What a rare mushroom can teach us about sustaining life on a fragile planet

Matsutake …

There Must Be Something I'm Not Getting

3 stars

Because of how much I see this book praised in lefty circles, I thought I would love it when I checked it out from the library. But as the title says, there must be something that I'm not getting about this book, because it really didn't click with me. Of course the mushroom imagery and contemplation on living a life in the ruins of capitalism were exquisite, but there were a few niggling things that bothered me. Firstly, I was not too convinced by the author's claim of "We can learn to live in the ruins of capitalism if we follow the example of people who either are or are descended from people who fought explicitly to uphold capitalism and imperial exploitation of their own countries, and people who claim what they're doing is capitalism in its purest form!" Undoubtedly, these people are living a pericapitalist existence to borrow the author's own term, but shouldn't we strive for something more? Something that actually centres community, the refusal of exploitation, and building better and if needed unofficial institutions? And more specifically, something that explicitly names capitalism as the source of these ills, and seeks to find something to transcend it? Something just seemed missing to me there.

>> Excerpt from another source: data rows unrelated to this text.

File: flow/run.sh
#!/bin/bash
# OpenROAD 26Q1-2900-gdf79404cd8, Yosys 0.63+post, stock flow scripts
make -C /OpenROAD-flow-scripts/flow DESIGN_CONFIG=/design/flow/config.mk WORK_HOME=/design/flow/orfs finish
File: flow/design.v
`timescale 1ns / 1ps
module data_memory(
	 input clock,
    input [6:0] address,
    input [31:0] write_data,
    input mem_write,
    input mem_read,
    output [31:0] data_out
    );
	reg [31:0]data_mem[0:127];
	integer i;
	initial
	begin
		for (i = 0; i < 128; i = i + 1)
		begin
			data_mem[i] = 0;
		end
		data_mem[13] = 13;
	end
	always @(posedge clock)
	begin
		if (mem_write)
			data_mem[address] <= write_data;
	end
	assign data_out = (mem_read) ? data_mem[address] : 32'b0;
endmodule
File: flow/config.mk
export PLATFORM = sky130hd
export DESIGN_NAME = data_memory
export DESIGN_NICKNAME = data_memory
export VERILOG_FILES = /design/flow/design.v
export SDC_FILE = /design/flow/constraint.sdc
export NUM_CORES = 4
export LEC_CHECK = 1
export CORE_UTILIZATION = 50
File: flow/constraint.sdc
current_design data_memory

set clk_period 63.3
set clk_io_pct 0.2

create_clock -name clk0 -period $clk_period [get_ports {clock}]

set non_clock_inputs [all_inputs -no_clocks]
set_input_delay [expr $clk_period * $clk_io_pct] -clock clk0 $non_clock_inputs
set_output_delay [expr $clk_period * $clk_io_pct] -clock clk0 [all_outputs]
==> results.py <==
# Synthesis and PnR figures
metrics = {
    "die": {
        "io_pins": 74,
        "initCoreUtil_pct": 50.3,
        "core-area_mm2": 0.312,
        "die_area_mm2": 0.317,
        "fp.dieW_um": 563,
        "row_count": 205,
        "die_y_um": 563,
    },
    "routing": {
        "remaining_drc_errors": 0,
        "firstDrtPassIters": 8,
        "vias": 93100,
        "dr.first_iter.drc_count": 8195,
        "wl_mm": 532,
        "vias_per_cell": 6.63,
        "wl_per_cell_um": 37.9,
        "drtAntennaViolNets": 0,
    },
    "synth": {
        "simple_gate_area_share_pct": 3.23,
        "synthDistinctLibCells": 71,
        "ys.warnings.count": 1,
        "async_reset_ff_share_pct": 0,
        "synthCells": 9202,
        "yosys-top-cells-area": "edfxtp_1 (78%), mux2i_1 (2.5%), a221oi_1 (2.2%)",
        "top_cell": "edfxtp_1",
        "syn-cell-area_mm2": 0.157,
        "synth.top_cell.area_share_pct": 78.3,
        "ys_sh_adder_pct": 0,
        "yosysCellCount": 9202,
        "dominantRegCellSynth": "edfxtp_1",
        "synthMuxAreaShare_pct": 4.78,
        "ys_sh_xor_pct": 0,
        "yosysTopAreaCell": "edfxtp_1",
        "synth_flops": 4096,
        "edf_count": 4096,
        "logic_family": "AND-OR/OR-AND gates",
        "synthTopCellsByCount": "edfxtp_1 (4096), nand2_1 (646), a21oi_1 (568)",
        "ys_area_mm2": 0.157,
        "syn_area_per_cell_um2": 17.1,
        "ys_sh_aoi_pct": 11.7,
        "ys_seq_share_pct": 78.3,
    },
    "clocking": {
        "clkTransAtPathRegs_ns": 0.06,
        "postCtsSetupBuffers": 0,
        "tritoncts": "built",
        "htreeDepth": 5,
        "cts.sink_count": 4096,
        "cts_buffers": 412,
        "clockRootBuffer": "clkbuf_16",
        "hold_buffers": 0,
        "cts_resized": 0,
        "clk_path_buf_depth": 4,
    },
    "placed_design": {
        "io_buffers": 73,
        "hpwlAfterDp_mm": 312,
        "placed_area_mm2": 0.165,
        "gp_congestion": 0.980,
    },
    "worst_setup_path": {
        "crit_type": "in -> out",
        "worst_ep_arrival_time_ns": 19.62,
        "worstSetupStartpointType": "input pin",
        "critPathCaptureType": "primary output",
        "critPathMaxFanout": 71,
        "required_ns": 50.64,
    },
    "run": {
        "warnings": 30,
        "drv_cap": 3,
    },
    "finish": {
        "drive_above_1_share_pct": 15.7,
        "fin_util_pct": 57.1,
        "syn2layout_area_growth_pct": 13.6,
        "postLayoutCellArea_mm2": 0.179,
        "top_regs": "data_mem x4096",
        "largest_reg_flops": 4096,
        "regMostFlops": "data_mem",
    },
    "power_and_ir_drop": {
        "power.total_mw": 5.76,
        "power_density_mw_per_mm2": 32.2,
        "p_leak_nw": 56.6,
        "peakVddDrop_v": 0.0000249,
    },
    "sta": {
        "setup_viol": 0,
        "post-route-period-util_pct": 51.0,
        "tightest_slew_ns": 1.60,
        "setup-tns-final_ns": 0,
        "maxSlewViolCount": 7,
        "rsz0062_at_grt": "no",
        "slew_headroom_pct": -6.96,
        "hold_viol": 0,
        "fin_worst_hold_slack_ns": 11.96,
        "period_minus_slack_ns": 32.28,
        "max_freq_ghz": 0.0310,
    },
    "hold_path": {
        "hold_class": "in -> reg",
    },
    "grt": {
        "grt_pass1_wl_mm": 739,
        "grt_antenna_before_repair": 44,
        "grtUsageTotal_pct": 38.0,
        "grt_pass1_vias": 98200,
        "overflow": 0,
        "grt_max_degree": 106,
    },
    "run_status": {
        "status": "finished, violations left",
        "failed_checks": "capacitance limit, slew limit",
    },
}
layer usage:
| metal | track usage, % | vias to the layer above | share of wire (%) |
|---|---|---|---|
| li1 | - | 38600 | - |
| met1 | 42.4 | 45700 | 29 |
| met2 | 50.4 | 7411 | 44 |
| met3 | 32.5 | 1329 | 20 |
| met4 | 20.5 | 65 | 7.1 |
| met5 | 3.99 | - | 0.40 |
[design/flow/design.v]
`timescale 1ns / 1ps
module instruction_memory(
    input [4:0] instruction_address,
    output [31:0] instruction
    );
	reg [31:0]memory[0:31];
	integer i;
	initial
	begin
		memory[0] = 32'b001000_00000_00001_0000000000000011;
		memory[1] = 32'b001000_00000_00010_0000000000000011;
		memory[2] = 32'b000000_00001_00010_00011_00000_011000;
		memory[3] = 32'b100011_00010_00001_0000000000001010;
		memory[4] = 32'b000100_00001_00010_0000000000010100;
	end
	assign instruction = memory[instruction_address];
endmodule
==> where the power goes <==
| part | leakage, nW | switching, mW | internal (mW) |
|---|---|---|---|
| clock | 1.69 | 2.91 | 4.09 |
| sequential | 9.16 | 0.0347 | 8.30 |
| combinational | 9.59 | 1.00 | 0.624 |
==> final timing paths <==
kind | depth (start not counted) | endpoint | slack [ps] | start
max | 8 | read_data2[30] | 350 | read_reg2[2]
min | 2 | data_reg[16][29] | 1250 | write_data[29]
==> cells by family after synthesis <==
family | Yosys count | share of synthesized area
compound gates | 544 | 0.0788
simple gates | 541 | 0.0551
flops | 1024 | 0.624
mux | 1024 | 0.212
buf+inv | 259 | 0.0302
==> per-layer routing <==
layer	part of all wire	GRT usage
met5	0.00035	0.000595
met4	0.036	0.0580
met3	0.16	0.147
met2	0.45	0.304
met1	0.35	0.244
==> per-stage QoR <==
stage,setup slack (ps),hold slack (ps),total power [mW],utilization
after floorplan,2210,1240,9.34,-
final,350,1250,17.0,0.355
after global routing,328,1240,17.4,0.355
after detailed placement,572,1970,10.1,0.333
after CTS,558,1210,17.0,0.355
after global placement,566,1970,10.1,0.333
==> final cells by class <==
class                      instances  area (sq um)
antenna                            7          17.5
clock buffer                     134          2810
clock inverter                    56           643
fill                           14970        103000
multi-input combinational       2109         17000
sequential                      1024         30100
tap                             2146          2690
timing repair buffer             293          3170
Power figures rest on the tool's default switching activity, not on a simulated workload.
**flow/config.mk**
```make
export PLATFORM = sky130hd
export DESIGN_NAME = multiplier_unsigned_32
export DESIGN_NICKNAME = multiplier_unsigned_32
export VERILOG_FILES = /design/flow/design.v
export SDC_FILE = /design/flow/constraint.sdc
export NUM_CORES = 4
export LEC_CHECK = 1
export CORE_UTILIZATION = 50
```
**flow/constraint.sdc**
```tcl
current_design multiplier_unsigned_32

set clk_period 70.3
set clk_io_pct 0.2

create_clock -name clk0 -period $clk_period

set non_clock_inputs [all_inputs -no_clocks]
set_input_delay [expr $clk_period * $clk_io_pct] -clock clk0 $non_clock_inputs
set_output_delay [expr $clk_period * $clk_io_pct] -clock clk0 [all_outputs]
```
**flow/design.v**
```verilog
module fulladder_and(input logic a, b, sin, cin, 
                     output logic sout, cout);
    logic a_and_b;
    assign a_and_b = a & b;
    assign sout = a_and_b ^ sin ^ cin;
    assign cout = a_and_b & sin | a_and_b & cin | sin & cin;
endmodule
module multiplier_unsigned_32(input logic [31:0] a, b,
                              output logic [63:0] y);
    logic [31:0] layers [31:0];
    logic [31:0] carry_logic[31:0];  
    genvar i, k;
    generate begin
    for (k = 0; k < 32; k++) begin    
        if (k == 0) begin: zero_layer
           for (i = 0; i < 32; i++) begin
               assign layers[0][i] = a[i] & b[0];
           end
        end  
        else if (k == 1) begin: first_layer
            fulladder_and     f0(a[0], b[k], layers[k-1][1],    0,                 layers[k][0],  carry_logic[k][0]);
            for (i = 1; i < 31; i++) begin
                fulladder_and f1(a[i],  b[k], layers[k-1][i+1], carry_logic[k][i-1], layers[k][i], carry_logic[k][i]);
            end
            fulladder_and     f2(a[31], b[k],     0,            carry_logic[k][30],  layers[k][31], carry_logic[k][31]);
        end
        else begin: regular_layer
           for (i = 0; i < 32; i++) begin 
               if ( i == 0)
                   fulladder_and f3(a[i], b[k], layers[k-1][i+1], 0,                   layers[k][i],     carry_logic[k][i]);
               else if ( i < 31)  
                   fulladder_and f4(a[i], b[k], layers[k-1][i+1], carry_logic[k][i-1], layers[k][i], carry_logic[k][i]);
               else
                   fulladder_and f5(a[i], b[k], carry_logic[k-1][i], carry_logic[k][i-1], layers[k][i], carry_logic[k][i]);
           end
        end
    end
    end
    endgenerate
    generate begin
    for( i = 0; i < 32; i++) begin   
       assign y[i] = layers[i][0];
    end
    end
    endgenerate
    assign y[62:32] = layers[31][31:1];   
    assign y[63] = carry_logic[31][31];
endmodule
```
**flow/run.sh**
```bash
#!/bin/bash
# OpenROAD 26Q1-2900-gdf79404cd8, Yosys 0.63+post, stock flow scripts
make -C /OpenROAD-flow-scripts/flow DESIGN_CONFIG=/design/flow/config.mk WORK_HOME=/design/flow/orfs finish
```
==> reports/qor.yml <==
yosys:
  yosys_area_um2: 27700
  synth-seq-area-share_pct: 0
  ys_warn_count: 4
  netlist_area_um2: 27700
  ys_cells: 2395
  syn_avg_cell_area_um2: 11.6
  syn_inst: 2395
  ys_types: 8
job:
  timing.max_cap.violations: 0
  log.warning_count: 32
floorplanning:
  rows: 85
  die_w_um: 237
  ios: 128
  die-area_um2: 56300
  core_um2: 54200
  die_h_um: 237
  fp_util_pct: 51.0
hold_path:
  hold_path_startpoint: "a[0]"
  min_path_cells: 4
  min_path_type: "input pin to primary output"
  whs_endpoint: "y[0]"
drt:
  via_per_inst: 4.83
  num_vias: 14600
  dr.pass1.iters: 4
  routed_wl_um: 33900
  antenna_left: 0
  drt-wirelength-per-cell_um: 11.2
  drt_iter0_drc: 122
  antenna_cells: 0
  drc: 0
global_routing:
  grt_pass1_wl_um: 68500
  grt_pass1_vias: 16400
  grt_usage_pct: 15.0
  grt_max_degree: 33
  antenna_found_initial: 0
  gr-total-overflow: 0
sta:
  max_freq_mhz: 14.5
  fin_tns_setup_ns: 0
  hold_viol_final: 0
  period_minus_slack_ns: 68.76
  fin_crit_sh_pct: 97.8
  whs_ns: 29.27
  max_slew.worst_pin.slew_ns: 0.356
  max-slew-margin-rel_pct: 76.3
  fin_ws_ns: 1.54
  final_max_slew_viol_count: 0
  setup_viol_count_final: 0
finish:
  drive_above_1_share_pct: 4.03
  clock_buffer_count: 0
  regArea_um2: 0
  ff_count: 0
  area_delta_synth_final_pct: 4.66
setup_path:
  cp.required_ns: 56.24
  path_delay_family: "adder cells"
  crit_fanout: 32
  critPathKind: "input pin to primary output"
  crit_arrival_ns: 54.70
  crit_top_cell: "fa_1"
  worst_setup_path_end_kind: "primary output"
  cp.buffers_inverters: 11
  startpoint_type: "input pin"
  cpPeakStageDelay_ns: 0.57
  crit_slowest_cell: "fa_2"
clock_network:
  cts_hold_buf: 0
  postCtsSetupRepairBufs: 0
  cts_resized: 0
outcome:
  status: "finished, final reports clean"
placement:
  hpwl_um: 35200
  port_buffers: 128
  gp_congestion: 0.763
  pre_cts_ws_ns: 1.16
## cell usage after synthesis
master / count / area share, %
fa_1: 960 / 69
and2_1: 924 / 21
inv_1: 124 / 1.7
clkbuf_2: 107 / 1.9
nand2_1: 100 / 1.4
buf_2: 82 / 1.5
buf_4: 66 / 1.8
ha_1: 32 / 1.4
## per-layer routing
| layer | vias to the layer above | track usage [%] | share of wire [%] |
|---|---|---|---|
| met1 | 7800 | 23.5 | 42 |
| met2 | 107 | 26.5 | 56 |
| met5 | - | 0 | 0 |
| met4 | 0 | 0.0391 | 0.024 |
| li1 | 6726 | - | - |
| met3 | 2 | 1.42 | 1.9 |
## area by class of cell
cell class	instances	area (um2)
Multi-Input combinational cell	2016	25800
Timing Repair Buffer	192	1790
Fill cell	4659	25300
Tap cell	696	871
Inverter	124	465
## cell families after synthesis
family / synth area share (%)
simple gates: 22.2
fa+ha+maj: 70.9
buf+inv: 6.89
## metrics by stage
step                cells  util (%)  area (um2)
floorplan            2395         -       27700
global placement     3028      53.2       28900
detailed placement   3028      53.2       28900
CTS                  3028      53.2       28900
global route         3028      53.4       29000
finish               3028      53.4       29000
## how the worst max path moves through the flow
stage                 cells past startpoint     to  from  slack (ns)
after CTS                               104  y[62]  b[1]        1.19
after global routing                    106  y[62]  b[1]       -0.03
final                                   104  y[62]  b[1]        1.54
## cell usage in the layout, fill, tap and decap left out
| cell | n |
|---|---|
| and2_1 | 924 |
| buf_6 | 3 |
| nand2_1 | 100 |
| fa_2 | 30 |
| ha_1 | 32 |
| fa_1 | 930 |
| inv_1 | 124 |
| buf_4 | 60 |
| clkdlybuf4s50_1 | 128 |
| buf_12 | 1 |
### flow/config.mk
export PLATFORM = sky130hd
export DESIGN_NAME = F_invPriority_encoder
export DESIGN_NICKNAME = F_invPriority_encoder
export VERILOG_FILES = /design/flow/design.v
export SDC_FILE = /design/flow/constraint.sdc
export NUM_CORES = 4
export LEC_CHECK = 1
export CORE_AREA = 10 10 70 70
export DIE_AREA = 0 0 80 80
### flow/constraint.sdc
current_design F_invPriority_encoder

set clk_period 3.8
set clk_io_pct 0.2

create_clock -name clk0 -period $clk_period

set non_clock_inputs [all_inputs -no_clocks]
set_input_delay [expr $clk_period * $clk_io_pct] -clock clk0 $non_clock_inputs
set_output_delay [expr $clk_period * $clk_io_pct] -clock clk0 [all_outputs]
File: design/flow/config.mk
export PLATFORM = sky130hd
export DESIGN_NAME = divider_32
export DESIGN_NICKNAME = divider_32
export VERILOG_FILES = /design/flow/design.v
export SDC_FILE = /design/flow/constraint.sdc
export NUM_CORES = 4
export LEC_CHECK = 1
export CORE_UTILIZATION = 30
File: design/flow/constraint.sdc
current_design divider_32

set clk_period 658.8
set clk_io_pct 0.2

create_clock -name clk0 -period $clk_period

set non_clock_inputs [all_inputs -no_clocks]
set_input_delay [expr $clk_period * $clk_io_pct] -clock clk0 $non_clock_inputs
set_output_delay [expr $clk_period * $clk_io_pct] -clock clk0 [all_outputs]
File: design/flow/design.v
module divider_32(input logic [31:0] a,b,
                  output logic [31:0] rem, q);
      logic [31:0] couts [31:0];
      logic [31:0] difference;
      logic [31:0] remainder [31:0];  
      genvar i, k;
      generate begin
          for (i = 0; i < 32; i++) begin: first_layer 
              if (i == 0)
                  divider_block layer0(
                                      .r(a[31]), 
                                      .b(~b[0]),
                                      .cin(1'b1),
                                      .n(difference[0]),
                                      .cout(couts[0][0]),
                                      .d(),
                                      .r_new(remainder[0][0])
                                      );  
              else if (i == 31)
                  divider_block layer0(.r(1'b0), 
                                       .b(~b[31]), 
                                       .cin(couts[0][30]), 
                                       .n(difference[0]),
                                       .cout(), 
                                       .d(difference[0]),
                                       .r_new());  
              else
                  divider_block layer0(.r(1'b0),
                                       .b(~b[i]), 
                                       .cin(couts[0][i-1]), 
                                       .n(difference[0]),
                                       .cout(couts[0][i]),
                                       .d(), 
                                       .r_new(remainder[0][i]));  
          end 
          for (k = 1; k < 32; k++) begin: next_layer
              for (i = 0; i < 32; i++) begin
                  if (i == 0)
                     divider_block layerk_first(a[31-k], ~b[0], 1'b1, difference[k], couts[k][0], , remainder[k][0]);
                  else if (i == 31)
                      divider_block layerk_last(
                            .r(remainder[k-1][30]), 
                            .b(~b[31]), 
                            .cin(couts[k][i-1]), 
                            .n(difference[k]), 
                            .cout(),
                            .d(difference[k]), 
                            .r_new(remainder[k][i])); 
                  else 
                     divider_block layerk(remainder[k-1][i-1], ~b[i], couts[k][i-1], difference[k], couts[k][i], , remainder[k][i]);
          end
          end
      end
      endgenerate
     generate
         for(k = 0; k < 32; k++)
            assign q[k] = ~difference[31-k]; 
     endgenerate
     assign rem[31:0] = remainder[31];
endmodule
$ cat flow/run.sh
#!/bin/bash
# OpenROAD 26Q1-2900-gdf79404cd8, Yosys 0.63+post, stock flow scripts
make -C /OpenROAD-flow-scripts/flow DESIGN_CONFIG=/design/flow/config.mk WORK_HOME=/design/flow/orfs finish
$ cat flow/design.v
module ProgramCounter(
    clk_i,
	rst_i,
	pc_in_i,
	pc_out_o
	);
input           clk_i;
input	        rst_i;
input  [32-1:0] pc_in_i;
output [32-1:0] pc_out_o;
reg    [32-1:0] pc_out_o;
always @(posedge clk_i) begin
    if(~rst_i)
	    pc_out_o <= 0;
	else
	    pc_out_o <= pc_in_i;
end
endmodule
$ cat flow/config.mk
export PLATFORM = sky130hd
export DESIGN_NAME = ProgramCounter
export DESIGN_NICKNAME = ProgramCounter
export VERILOG_FILES = /design/flow/design.v
export SDC_FILE = /design/flow/constraint.sdc
export NUM_CORES = 4
export LEC_CHECK = 1
export CORE_AREA = 10 10 90 90
export DIE_AREA = 0 0 100 100
$ cat flow/constraint.sdc
current_design ProgramCounter

set clk_period 1.0
set clk_io_pct 0.2

create_clock -name clk0 -period $clk_period [get_ports {clk_i}]

set non_clock_inputs [all_inputs -no_clocks]
set_input_delay [expr $clk_period * $clk_io_pct] -clock clk0 $non_clock_inputs
set_output_delay [expr $clk_period * $clk_io_pct] -clock clk0 [all_outputs]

The second thing that rubbed me the wrong way was the author's description of Matsutake as being a capitalist product only when it was shipped from Vancouver to Japan. The author's description of Matsutake when it arrives in Japan is that of the seller trying to find the best home for the Matsutake, not necessarily the best price. This disregards the fact that brokers and agents are still valid methods of employment within capitalism, and that if looked at from a materialist perspective, the Matsutake remains a capitalist commodity, that is, something that is produced to be sold on the market, regardless of whether it will be a good fit with its eventual customer. There are more theoretical quibbles that I have, but it seems to me that this is more a work of poetry (in some cases explicitly) rather than the somewhat academic book it claims to be.